In this sense, a political dimension is also present in the generation of epidemiological data, and particularly in the definition of testing strategies in the context of the COVID-19 crisis. Attempts at coordination are taking place at EU level through a dialogue between technical (ECDC and expert panel) and political (HSC) actors against a background of limited EU competences and conflicting national interests.
Testing is, in fact, not merely a technical issue, but is rather located at the crossroads of scientific and political considerations, involving, for example, “testing availability capacities, as well as identification of risk groups or risk areas across Member States”:Footnote 39 choices also need to be made in how to generate epidemiological data. Accordingly, such data, and in particular the number of tests carried out, have a close relationship with discretion: discretionary considerations, ultimately based on resources’ availability and, at least to an extent, on value choices, have a significant bearing on their genesis; discretionary are also – and more obviously – the risk management measures adopted on the basis of the conclusions drawn from them.

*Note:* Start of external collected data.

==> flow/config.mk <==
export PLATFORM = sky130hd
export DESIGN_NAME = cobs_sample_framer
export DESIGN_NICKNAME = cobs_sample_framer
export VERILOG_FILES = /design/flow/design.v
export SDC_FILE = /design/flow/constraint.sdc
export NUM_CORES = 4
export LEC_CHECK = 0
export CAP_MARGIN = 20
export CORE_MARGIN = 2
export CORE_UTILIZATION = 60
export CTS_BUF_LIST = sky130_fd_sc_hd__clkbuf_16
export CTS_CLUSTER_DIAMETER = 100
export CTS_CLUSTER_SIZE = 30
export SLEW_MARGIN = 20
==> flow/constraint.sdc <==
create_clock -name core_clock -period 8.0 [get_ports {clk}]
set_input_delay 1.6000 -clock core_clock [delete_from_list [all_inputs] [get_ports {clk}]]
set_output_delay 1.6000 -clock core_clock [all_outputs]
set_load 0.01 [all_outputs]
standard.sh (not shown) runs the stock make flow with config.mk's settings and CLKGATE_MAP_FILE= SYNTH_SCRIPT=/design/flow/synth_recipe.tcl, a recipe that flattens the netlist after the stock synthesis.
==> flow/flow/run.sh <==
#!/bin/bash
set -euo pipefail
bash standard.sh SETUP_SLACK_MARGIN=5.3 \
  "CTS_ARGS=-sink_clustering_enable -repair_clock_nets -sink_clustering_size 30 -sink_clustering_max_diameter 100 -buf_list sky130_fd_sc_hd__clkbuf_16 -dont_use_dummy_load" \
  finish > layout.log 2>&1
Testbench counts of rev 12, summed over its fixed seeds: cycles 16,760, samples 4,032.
Context: an optimization exercise on an open-source flow, tuned for small area, a short achievable clock period and few clock cycles. The choices shown serve that exercise and are no tape-out recipe. In this exercise RTL edits were held to simulation tests only and were not proved equivalent to the original. Power and IR drop assume default switching activity.

==> inputs of run K <==
Design matmul_top, start of the top module:
module matmul_top (
	input  logic                   clk,
	input  logic                   reset_n,
	input  logic                   dut_valid,
	output logic                   dut_ready,
	output matmul_pkg::sram_addr_t input_read_address,
	input  matmul_pkg::sram_data_t input_read_data,
	output matmul_pkg::sram_addr_t weight_read_address,
	input  matmul_pkg::sram_data_t weight_read_data,
	output logic                   result_write_enable,
	output matmul_pkg::sram_addr_t result_write_address,
	output matmul_pkg::sram_data_t result_write_data
);
export LEC_CHECK = 0
export CAP_MARGIN = 20
export CORE_MARGIN = 2
export CORE_UTILIZATION = 55
export CTS_CLUSTER_DIAMETER = 120
export CTS_CLUSTER_SIZE = 24
export SLEW_MARGIN = 20
export SYNTH_HIERARCHICAL = 1
create_clock -name core_clock -period 12.0 [get_ports {clk}]
standard.sh (not shown) runs the stock make flow with config.mk's settings and CLKGATE_MAP_FILE= SYNTH_SCRIPT=/design/flow/synth_recipe.tcl, a recipe that flattens the netlist after the stock synthesis.
==> flow/flow/run.sh <==
#!/bin/bash
set -euo pipefail
MARGIN=${MARGIN:-8.45}
bash standard.sh SETUP_SLACK_MARGIN=$MARGIN \
  "BUFFER_PORTS_ARGS=-buffer_cell sky130_fd_sc_hd__buf_1" finish > standard.log 2>&1
==> run H: changes against run K <==
==> flow/flow/run.sh (replaced) <==
#!/bin/bash
set -euo pipefail
MARGIN=${MARGIN:-8.2}
bash standard.sh SETUP_SLACK_MARGIN=$MARGIN \
  "BUFFER_PORTS_ARGS=-buffer_cell sky130_fd_sc_hd__buf_1" finish > standard.log 2>&1
==> run F: changes against run K <==
==> flow/flow/run.sh (replaced) <==
#!/bin/bash
set -euo pipefail
MARGIN=${MARGIN:-8.6}
bash standard.sh SETUP_SLACK_MARGIN=$MARGIN \
  "BUFFER_PORTS_ARGS=-buffer_cell sky130_fd_sc_hd__buf_2" finish > standard.log 2>&1
==> reports/results.txt <==
The run finished with no timing, DRC or antenna violations. The standard cell area after detailed placement came out at 24500 um2. For this design, the slowest cell found on the critical path is dfxtp_1. Critical path startpoint: u_ctrl.b_ptr[13]$_SDFF_PP0_. Between clock sinks in the finished design, the worst skew comes to 24.5 ps.

Entering global routing, the biggest net connects 87 pins. Peak fanout along the critical path: 2. For this run, the total global-route usage over all layers was measured as 29.7%.

The sequential cells in the finished layout cover a total of 7680 um2. Across the VDD grid, the largest voltage drop is 0.342 mV. The tools report the initial antenna violation count as 1. Total via count in the routed design: 17700. The tools report the end point of the critical path as weight_read_address[13].

At the pin with the least slew margin, the transition time is 1110 ps. Of the total power, the share spent switching nets is 46.2%. Multi-input gates account for 60.8% of the area. Design area: 25200 um2. The tools report the met2 usage as 48.5%.
Source of the figures above: run K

The question is then if and to what extent a European dimension will emerge in the representation and problematisation of the pandemic. While at the beginning of the crisis Member States seem to have proceeded in a rather disorderly way, as soon as the resource constraints became apparent, efforts have been put in place towards a common approach to testing, including both the procurement and deployment of testing resources. Such efforts will probably continue, as testing will be increasingly crucial in the recovery phase. It is, however, highly unlikely that a fully-fledged common approach to testing will be developed, also in consideration of the limited EU competences and of the dynamics characterising the evolution of EU health law.Footnote 40 What seems more likely is instead a consolidation of the already ongoing coordination efforts, in particular with regards to access to testing resources through public procurement and, possibly, through internal market-based initiatives (eg to facilitate the circulation of people and goods in the aftermath of the acute phase of the crisis). What seems crucial, however, is that the problematisation of the health crisis (including its quantitative aspects) is not left exclusively to haphazard Member States’ approaches, increasing the risk of a fragmented representation of reality and, likely, of a fragmented response.